Greenwich Delegation Pledges Support for Eliminating the Hospitals Tax

March 13, 2014

Hartford – The Connecticut General Assembly’s Greenwich Delegation announces their united support for a bill that would phase out the hospitals tax. State Senator L. Scott Frantz (R-36) along with Representatives Livvy Floren (R-149), Stephen Walko (R-150), and Fred Camillo (R-151) praised Raised Bill No. 368 An Act Phasing Out the Hospitals Tax at a public hearing today.

“This tax places unnecessary burdens on our hospitals,” said Senator Frantz, “By repealing the hospitals tax, we can alleviate these burdens and enable hospitals to reduce the costs of health care, improve access to services and retain jobs.”

Representative Floren, a member of the Finance, Revenue and Bonding Committee, agreed. “Quality healthcare is a top priority for all of us in Connecticut…and our hospitals are the cornerstone. It is in the best interest of all our citizens to help reduce the onerous financial burdens placed upon hospitals. In reducing their financial burden, they can better service all of those seeking their expert care,” she said.

The Greenwich Delegation asked the Finance, Revenue and Bonding Committee, on which Senator Frantz sits as the Ranking Member, to raise this bill at the start of the legislative session after hearing about the many burdens Greenwich Hospital faced due to the hospitals tax.

In this fiscal year the estimated net payment from Greenwich Hospital to the state will total $10.6 million, and this payment will only continue to grow unless the tax is eliminated. Although the tax was originally intended to collect and redistribute funds, hospitals are getting back very little in return for paying the state a total of $349.1 million annually.

Today’s Finance Committee Public Hearing held at the Legislative Office Building in Hartford gave the community an opportunity to testify on the bill concerning elimination of the hospitals tax. The hearing included supporting testimony from Greenwich Hospital President Frank Corvino and Representative Camillo.

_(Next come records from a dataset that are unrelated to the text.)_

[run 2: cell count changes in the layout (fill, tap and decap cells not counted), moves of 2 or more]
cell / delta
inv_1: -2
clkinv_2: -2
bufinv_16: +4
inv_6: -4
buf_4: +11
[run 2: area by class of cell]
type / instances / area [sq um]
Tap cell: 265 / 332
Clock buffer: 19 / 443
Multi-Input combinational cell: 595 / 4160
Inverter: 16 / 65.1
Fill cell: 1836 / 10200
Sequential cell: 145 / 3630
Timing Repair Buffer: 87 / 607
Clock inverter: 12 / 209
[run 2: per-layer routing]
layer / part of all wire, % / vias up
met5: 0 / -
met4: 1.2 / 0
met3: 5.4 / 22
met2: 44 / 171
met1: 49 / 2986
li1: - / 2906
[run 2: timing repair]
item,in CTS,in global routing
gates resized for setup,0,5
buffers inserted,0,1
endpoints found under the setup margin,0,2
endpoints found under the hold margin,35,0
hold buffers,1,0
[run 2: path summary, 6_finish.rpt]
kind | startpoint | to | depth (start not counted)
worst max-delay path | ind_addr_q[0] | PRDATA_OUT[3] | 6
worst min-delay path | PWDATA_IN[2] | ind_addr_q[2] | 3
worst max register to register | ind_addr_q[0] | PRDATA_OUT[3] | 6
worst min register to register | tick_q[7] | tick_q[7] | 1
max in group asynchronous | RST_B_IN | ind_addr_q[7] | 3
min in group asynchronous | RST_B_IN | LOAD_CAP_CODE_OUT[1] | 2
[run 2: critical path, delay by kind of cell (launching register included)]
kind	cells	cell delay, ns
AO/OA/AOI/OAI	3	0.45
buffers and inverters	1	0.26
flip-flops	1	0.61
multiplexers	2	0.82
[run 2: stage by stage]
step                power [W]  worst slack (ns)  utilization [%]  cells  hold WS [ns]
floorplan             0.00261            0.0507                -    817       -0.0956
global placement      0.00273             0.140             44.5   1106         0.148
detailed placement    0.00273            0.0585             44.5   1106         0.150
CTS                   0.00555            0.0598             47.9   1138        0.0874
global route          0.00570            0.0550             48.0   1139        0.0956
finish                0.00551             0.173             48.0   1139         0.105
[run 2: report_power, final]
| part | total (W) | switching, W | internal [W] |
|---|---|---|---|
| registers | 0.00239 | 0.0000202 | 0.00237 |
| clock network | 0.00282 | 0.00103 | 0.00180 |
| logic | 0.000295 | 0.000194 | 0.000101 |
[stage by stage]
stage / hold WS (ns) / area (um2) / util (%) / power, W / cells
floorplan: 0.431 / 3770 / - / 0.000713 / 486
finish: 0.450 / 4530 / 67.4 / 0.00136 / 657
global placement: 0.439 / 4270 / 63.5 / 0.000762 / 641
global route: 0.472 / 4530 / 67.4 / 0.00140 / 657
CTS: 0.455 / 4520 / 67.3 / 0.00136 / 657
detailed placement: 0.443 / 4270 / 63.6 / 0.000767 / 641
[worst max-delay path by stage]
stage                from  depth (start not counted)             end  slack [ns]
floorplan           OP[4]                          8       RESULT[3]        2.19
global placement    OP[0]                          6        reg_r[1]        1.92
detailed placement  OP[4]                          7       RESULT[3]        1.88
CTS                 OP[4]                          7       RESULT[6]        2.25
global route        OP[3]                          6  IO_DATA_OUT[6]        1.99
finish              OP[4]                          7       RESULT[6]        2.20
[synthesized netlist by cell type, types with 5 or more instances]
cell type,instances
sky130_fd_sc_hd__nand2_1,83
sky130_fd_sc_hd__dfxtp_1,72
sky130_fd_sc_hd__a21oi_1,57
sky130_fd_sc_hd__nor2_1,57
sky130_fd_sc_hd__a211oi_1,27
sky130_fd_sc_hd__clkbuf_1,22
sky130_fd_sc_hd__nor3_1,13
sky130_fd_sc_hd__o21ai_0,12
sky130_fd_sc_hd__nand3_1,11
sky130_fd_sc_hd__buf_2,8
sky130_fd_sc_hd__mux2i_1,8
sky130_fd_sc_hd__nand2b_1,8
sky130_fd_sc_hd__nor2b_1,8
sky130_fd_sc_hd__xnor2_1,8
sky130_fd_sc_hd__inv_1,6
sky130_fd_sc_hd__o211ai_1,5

“The Hospital industry suffered from last year’s budget cut, which imposed a tax of $336 million on hospitals over the biennium,” Corvino said in his testimony. “Last year, the combined decrease in funding for YNHHS [Yale New Haven Health System] was nearly $40 million. This year, YNHHS affiliates [including Greenwich Hospital] will share a $52 million reduction. And, in 2015 we will pay over $75 million in taxes. We’ve done extraordinary things to minimize the impact to patient care. But it is very challenging.”

“Altogether, in the last year, Connecticut hospitals have eliminated more than 1,400 jobs, reduced staff salaries and benefits, reduced some services, and postponed investments in technology and infrastructure. This is having a negative effect on the state economy,” said Corvino.

The legislation would implement a gradual elimination of the tax beginning in fiscal year 2015 until fiscal year 2019 when the tax will be completely eliminated. In fiscal year 2015 the amount due from each hospital would be 80 percent of the hospitals tax paid during fiscal year 2012. In each subsequent year, the hospitals tax would continue to decrease by 20 percent until there is no tax to pay.

“This bill, if passed into law, would gradually phase out this tax over five years. This is a cautious, measured, and prudent way to eliminate a tax that has hurt the delivery of healthcare services in our state,” said Representative Camillo.

By eliminating this tax, hospitals could apply the funds saved towards new advancements as well as towards maintaining and growing jobs.

“Hospitals not only provide important care to communities, but they also create many well-paying jobs that support thousands of middle class families in Connecticut. By reducing the tax burden on hospitals they will have the ability to grow as both an employer and a care provider,” said Senator Frantz.

Representative Walko also emphasized the importance of this bill in light of the impact of the Affordable Care Act.

“We have heard from doctors and health care providers that the Affordable Care Act has resulted in the unintended consequences of shifting many costs to the consumers,” said Representative Walko. “This bill seeks to mitigate one cost passed along to the very group that the Affordable Care Act seeks to support, the consumer, and in eliminating the tax burden from the hospital, they will be capable of providing additional employment opportunities within Greenwich.”